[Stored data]
BEGIN
Context: an optimization exercise on an open-source flow, tuned for small area. The choices shown serve that exercise and are no tape-out recipe. Only simulation tests tie the RTL to the original design; equivalence was not proved. No driver is modelled on the clock port, so clocking that relies on it looks cheaper here than on a real chip. Power and IR drop assume default switching activity.

==> flow/design.v <==
module System_top #(
    parameter  DATA_WIDTH='d8 ,
                DATA_DEPTH='d16,
                PRESCALE_WIDTH='d5,
                NUM_STAGES='d2,
                RATIO_WD='d4
) (
    input wire REF_CLK,
    input wire RST,
    input wire RX_IN,
    output wire TX_OUT
);
localparam [3:0] S_IDLE = 4'd4,    
                 S_WA   = 4'd7,    
                 S_WD   = 4'd3,    
                 S_WR   = 4'd15,    
                 S_RA   = 4'd10,    
                 S_RD   = 4'd6,    
                 S_CA   = 4'd12,    
                 S_CB   = 4'd8,    
                 S_DFB  = 4'd9,    
                 S_DF   = 4'd2,   
                 S_AL   = 4'd14,   
                 S_AIM  = 4'd13,   
                 S_AID  = 4'd5,   
                 S_AS   = 4'd0,   
                 S_TX   = 4'd1;   
reg  [3:0]  state;
reg  [3:0]  slot_cnt;    
reg         clr;         
reg         rx_act;      
reg  [3:0]  cyc;         
reg  [3:0]  bitn;        
reg  [15:0] P;
reg         cy;          
reg         sg;          
reg         hb;          
reg         second;      
reg         pe, pt;      
reg  [3:0]  r3;          
reg  [15:0] ring0, ring1, ring2, ring3, ring4, ring5, ring6, ring7;
wire [7:0]  T = {ring7[0], ring6[0], ring5[0], ring4[0],
                 ring3[0], ring2[0], ring1[0], ring0[0]};
wire        is2 = (slot_cnt == 4'd2);
wire        is3 = (slot_cnt == 4'd3);
wire [7:0]  rv  = {3'b000, is2, is2 | is3, is2, 1'b0, is2};
wire [3:0]  waddr = (state == S_CB) ? 4'd0 : ((state == S_DFB) ? 4'd1 : P[3:0]);
wire        wr    = ((state == S_WR) | ((state == S_CB) | (state == S_DFB)) & (bitn == 4'd7)) &
                    (slot_cnt == waddr);
wire [7:0]  rin   = clr ? rv : (wr ? P[15:8] : T);
always @(posedge REF_CLK) begin
    ring0 <= {rin[0], ring0[15:1]};
    ring1 <= {rin[1], ring1[15:1]};
    ring2 <= {rin[2], ring2[15:1]};
    ring3 <= {rin[3], ring3[15:1]};
    ring4 <= {rin[4], ring4[15:1]};
    ring5 <= {rin[5], ring5[15:1]};
    ring6 <= {rin[6], ring6[15:1]};
    ring7 <= {rin[7], ring7[15:1]};
end
always @(posedge REF_CLK or negedge RST) begin
    if (!RST) begin
        slot_cnt <= 4'd0;
        clr      <= 1'b1;
    end else begin
        slot_cnt <= {slot_cnt[2:0],
                     slot_cnt[3] ^ slot_cnt[2] ^ (slot_cnt[2:0] == 3'b000)};
        if (slot_cnt == 4'd8)
            clr <= 1'b0;
    end
end
always @(posedge REF_CLK) begin
    if (is2) begin
        pe <= T[0];
        pt <= T[1];
    end
    if (is3)
        r3 <= T[3:0];
end
wire [3:0]  fn    = P[11:8];                    
wire        fmul  = (fn == 4'd2);
wire        fdiv  = (fn == 4'd3);
wire        aim   = (state == S_AIM);
wire        aid   = (state == S_AID);
wire        as    = (state == S_AS);
wire        f_cmp = (fn[3:2] == 2'b10);         
wire        f_sub = (fn == 4'd1) | f_cmp;       
wire        f_lg  = (fn[3:2] == 2'b01);         
wire        f_sl  = (fn[3:2] == 2'b11) &  fn[0];    
wire        f_sr  = (fn[3:2] == 2'b11) & ~fn[0];    
wire        f_ld1 = fmul | (fn[3:1] == 3'b111);     
wire        Tb    = T[cyc[2:0]];                
wire        first = (bitn == 4'd0);
wire        last   = (bitn == 4'd7);
wire        hi8   = P[8] & ~first;              
wire        x     = as ? P[0] : (aid ? hb : hi8);
wire        yb    = aim ? (P[0] & Tb) :
                    aid ? (Tb ^ ~sg) :
                    ((f_sl ? x : Tb) ^ f_sub);
wire        fs    = x ^ yb ^ cy;
wire        fc    = (x & yb) | (x & cy) | (yb & cy);
wire        lgb   = fn[1] ^ (fn[0] ? (x | Tb) : (x & Tb));
wire        ins   = aim ? fs :
                    aid ? fs & ~last :          
                    f_lg ? lgb :
                    (f_sr | (fn == 4'd8)) ? 1'b0 : fs;
wire        ser   = ~cyc[3] & (aim ? (slot_cnt == 4'd0) : (slot_cnt == 4'd1));
wire        post  = (aim | aid) & cyc[3];       
wire        as_st = as & ser;                   
wire        as_end = as_st & (f_sr | (cyc[2:0] == 3'b111));
wire        hi_st = (aim | aid) & ser;          
wire        m_post = aim & post;                
wire        d_post = aid & post;                
wire        s8     = hb ^ ~sg ^ cy;             
wire        nz    = sg | ins;                   
wire        gt    = fc & nz;                    
wire [7:0]  hiv   = (fn == 4'd1) ? {8{~fc}} : {7'b0, (fn == 4'd0) & fc};
wire        rx_en   = (state == S_IDLE) | (state == S_WA) | (state == S_WD) | (state == S_WR) |
                      (state == S_RA) | (state == S_CA) | (state == S_CB) | (state == S_DFB) |
                      (state == S_DF);
wire        tx      = (state == S_TX);
wire        bend    = (cyc[3:1] == 3'b111);     
wire        rx_smp  = rx_act & (cyc == 4'd11);  
wire        rx_dat  = rx_smp & bitn[3];
wire        rx_end  = rx_smp & ((bitn == 4'd1) | (bitn == 4'd0) & ~pe);
wire        tx_dat  = tx & bend & bitn[3];
wire        tx_end  = tx & bend & ((bitn == 4'd1) | (bitn == 4'd0) & ~pe);
wire [7:0]  rxb     = P[15:8];                  
wire        rd_hit  = (state == S_RD) & (slot_cnt == P[11:8]);
wire        al_hit  = (state == S_AL) & (slot_cnt == {3'b000, f_ld1});
wire        m_done  = m_post & last;
wire        d_done  = d_post & last;
wire        go_tx   = rd_hit | m_done | d_done | as_end;
assign TX_OUT = ~tx | (bitn[3] ? P[0] :
                       (bitn == 4'd7) ? 1'b0 :
                       ((bitn == 4'd0) & pe) ? cy : 1'b1);
always @(posedge REF_CLK or negedge RST) begin
    if (!RST) begin
        state  <= S_IDLE;
        rx_act <= 1'b0;
    end else begin
        if (!rx_act) begin
            if (rx_en & ~RX_IN)
                rx_act <= 1'b1;
        end else if (rx_end)
            rx_act <= 1'b0;
        case (state)
            S_IDLE: if (rx_end) begin
                        if (rxb == 8'hAA)      state <= S_WA;
                        else if (rxb == 8'hBB) state <= S_RA;
                        else if (rxb == 8'hCC) state <= S_CA;
                        else if (rxb == 8'hDD) state <= S_DF;
                    end
            S_WA:   if (rx_end) state <= S_WD;
            S_WD:   if (rx_end) state <= S_WR;
            S_WR:   if (wr) state <= S_IDLE;
            S_RA:   if (rx_end) state <= S_RD;
            S_CA:   if (rx_end) state <= S_CB;
            S_CB:   if (rx_end) state <= S_DFB;
            S_DFB,
            S_DF:   if (rx_end) state <= S_AL;
            S_AL:   if (al_hit) state <= fmul ? S_AIM : (fdiv ? S_AID : S_AS);
            S_TX:   if (tx_end & ~second) state <= S_IDLE;
            default: if (go_tx) state <= S_TX;      
        endcase
    end
end
always @(posedge REF_CLK) begin
    if (go_tx | tx_end) begin
        cyc  <= ~r3;
        bitn <= 4'd7;
    end else if (rx_act | tx) begin
        if (bend) begin
            cyc  <= tx ? ~r3 : 4'd7;
            bitn <= bitn + 4'd1;
        end else
            cyc  <= cyc + 4'd1;
    end else if (al_hit) begin
        cyc  <= 4'd0;
        bitn <= 4'd0;
    end else if (aim | aid | as) begin
        if (ser)
            cyc  <= cyc + 4'd1;
        if (post) begin
            cyc  <= 4'd0;
            bitn <= bitn + 4'd1;
        end
    end else begin
        cyc  <= 4'd8;       
        bitn <= 4'd7;
    end
    if (rx_dat | tx_dat)
        P <= {RX_IN, P[15:1]};
    if (rd_hit)
        P[7:0] <= T;
    if (al_hit) begin
        P[7:0] <= T;
    end
    if (hi_st)
        P[15:8] <= {ins, P[15:9]};
    if (m_post)
        P <= {cy, P[15:1]};
    if (d_post) begin
        P[7:0] <= {P[6:0], ~s8};
    end
    if (as_st) begin
        P[7:0] <= {ins, P[7:1]};
        if (as_end) begin
            P[15:8] <= hiv;
            if (f_cmp)
                P[7:0] <= {6'b0, fn[1] & gt, fn[0] & (fn[1] ? gt : ~nz)};
        end
    end
    if (tx & bend & (bitn == 4'd7))
        cy <= pt;
    else if (tx_dat)
        cy <= cy ^ P[0];
    else if (al_hit)
        cy <= f_sub | fdiv;
    else if (as_st | hi_st)
        cy <= fc;
    else if (m_post)
        cy <= 1'b0;
    else if (d_post)
        cy <= ~s8;
    if (al_hit)
        sg <= 1'b0;
    else if (as_st)
        sg <= nz;
    else if (d_post)
        sg <= s8;
    if (al_hit)
        hb <= T[7];
    else if (aid & ser)
        hb <= hi8;
    else if (d_post)
        hb <= P[6];
    if (state == S_RD)
        second <= 1'b0;
    else if (state == S_AL)
        second <= 1'b1;
    else if (tx_end)
        second <= 1'b0;
end
endmodule
Settings: LEC_CHECK=0, ABC_AREA=1, CAP_MARGIN=20, CORE_MARGIN=2, CORE_UTILIZATION=60, CTS_BUF_LIST=sky130_fd_sc_hd__clkbuf_8, SLEW_MARGIN=20; clock period 32.0 ns.
standard.sh (not shown) runs the stock make flow with config.mk's settings and CLKGATE_MAP_FILE= SYNTH_SCRIPT=/design/flow/synth_recipe.tcl, a recipe that flattens the netlist after the stock synthesis.
==> flow/flow/run.sh <==
#!/bin/bash
# ORFS flow with three changes:
#  - synthesis is the standard flow's, except that ABC maps the logic with flow/area.abc
#    (an area-oriented script; flip-flops are mapped before ABC, unchanged);
#  - CTS builds the tree from clkbuf_4 without dummy loads;
#  - before routing, flow/fix_clk.tcl upsizes to clkbuf_8 the clock buffers
#    whose flip-flops would see a slow clock edge.
set -e
W=$(pwd)
export MY_ABC_SCRIPT=$W/flow/area.abc
export CTS_ARGS="-sink_clustering_enable -repair_clock_nets -buf_list sky130_fd_sc_hd__clkbuf_4 -dont_use_dummy_load"
S="SYNTH_SCRIPT=$W/flow/mysynth.tcl"
bash standard.sh synth "$S" > standard_synth.log 2>&1
bash standard.sh cts "$S" > standard_cts.log 2>&1
openroad -no_init -exit flow/fix_clk.tcl > fix_clk.log 2>&1
bash standard.sh finish "$S" > standard.log 2>&1
Other scripts of this flow, unchanged in this note and not shown: flow/flow/area.abc, flow/flow/fix_clk.tcl, flow/flow/mysynth.tcl
Rerun with:
--- a/flow/design.v
+++ b/flow/design.v
@@ -9,23 +9,23 @@
     input wire RST,
     input wire RX_IN,
     output wire TX_OUT
 );
-localparam [3:0] S_IDLE = 4'd4,    
-                 S_WA   = 4'd7,    
-                 S_WD   = 4'd3,    
-                 S_WR   = 4'd15,    
-                 S_RA   = 4'd10,    
-                 S_RD   = 4'd6,    
+localparam [3:0] S_IDLE = 4'd6,    
+                 S_WA   = 4'd10,    
+                 S_WD   = 4'd13,    
+                 S_WR   = 4'd3,    
+                 S_RA   = 4'd2,    
+                 S_RD   = 4'd8,    
                  S_CA   = 4'd12,    
-                 S_CB   = 4'd8,    
-                 S_DFB  = 4'd9,    
-                 S_DF   = 4'd2,   
+                 S_CB   = 4'd5,    
+                 S_DFB  = 4'd7,    
+                 S_DF   = 4'd4,   
                  S_AL   = 4'd14,   
-                 S_AIM  = 4'd13,   
-                 S_AID  = 4'd5,   
-                 S_AS   = 4'd0,   
-                 S_TX   = 4'd1;   
+                 S_AIM  = 4'd9,   
+                 S_AID  = 4'd0,   
+                 S_AS   = 4'd11,   
+                 S_TX   = 4'd15;   
 reg  [3:0]  state;
 reg  [3:0]  slot_cnt;    
 reg         clr;         
 reg         rx_act;      
@@ -34,9 +34,8 @@
 reg  [15:0] P;
 reg         cy;          
 reg         sg;          
 reg         hb;          
-reg         second;      
 reg         pe, pt;      
 reg  [3:0]  r3;          
 reg  [15:0] ring0, ring1, ring2, ring3, ring4, ring5, ring6, ring7;
 wire [7:0]  T = {ring7[0], ring6[0], ring5[0], ring4[0],
@@ -159,9 +158,9 @@
             S_CB:   if (rx_end) state <= S_DFB;
             S_DFB,
             S_DF:   if (rx_end) state <= S_AL;
             S_AL:   if (al_hit) state <= fmul ? S_AIM : (fdiv ? S_AID : S_AS);
-            S_TX:   if (tx_end & ~second) state <= S_IDLE;
+            S_TX:   if (tx_end & ~sg) state <= S_IDLE;
             default: if (go_tx) state <= S_TX;      
         endcase
     end
 end
@@ -222,9 +221,11 @@
     else if (m_post)
         cy <= 1'b0;
     else if (d_post)
         cy <= ~s8;
-    if (al_hit)
+    if (go_tx)
+        sg <= (state != S_RD);
+    else if (tx_end | al_hit)
         sg <= 1'b0;
     else if (as_st)
         sg <= nz;
     else if (d_post)
@@ -234,12 +235,6 @@
     else if (aid & ser)
         hb <= hi8;
     else if (d_post)
         hb <= P[6];
-    if (state == S_RD)
-        second <= 1'b0;
-    else if (state == S_AL)
-        second <= 1'b1;
-    else if (tx_end)
-        second <= 1'b0;
 end
 endmodule
- count of clock-buffer cells in the layout stays the same
- die area is lower by about 0.3%
- fmax is higher by 0.82%
- cell area hardly moves
- clock power is higher by about 2%
- final cell count is lower by 1.8%
- core utilization is lower by 0.13 points
- setup slack gains 71 ps
- total power stays flat
- wire length is higher by 4.8%

-- what the ideal ports hide --
In the flow no input, the clock included, has a driving cell. The finished layouts below were timed again as built, in two steps.
Step 1 assumes that a clkbuf_16 drives the clock port and a buf_2 every other input.
Step 2 also shifts input and output timing later by t, the mid clock arrival at the registers, as if the neighbouring blocks saw the same clock.
Three values: ideal, step 1, step 2; two values: the first two.
run | t (ns) | setup WS [ns] | worst setup path at the end | worst register clock-pin slew, ns | worst data-port slew with drivers (ns)
the first run | 0.421 | 23.290 / 23.260 / 23.681 | register to output | 0.11 / 0.11 | 0.03
the second run | 0.430 | 23.361 / 23.329 / 23.760 | register to output | 0.11 / 0.11 | 0.03
After both steps setup and hold are still met in every run listed.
END
Directions for this task: For every line of the data above that contains "last", copy that line.

Task solution:
wire        last   = (bitn == 4'd7);
                    aid ? fs & ~last :          
wire        m_done  = m_post & last;
wire        d_done  = d_post & last;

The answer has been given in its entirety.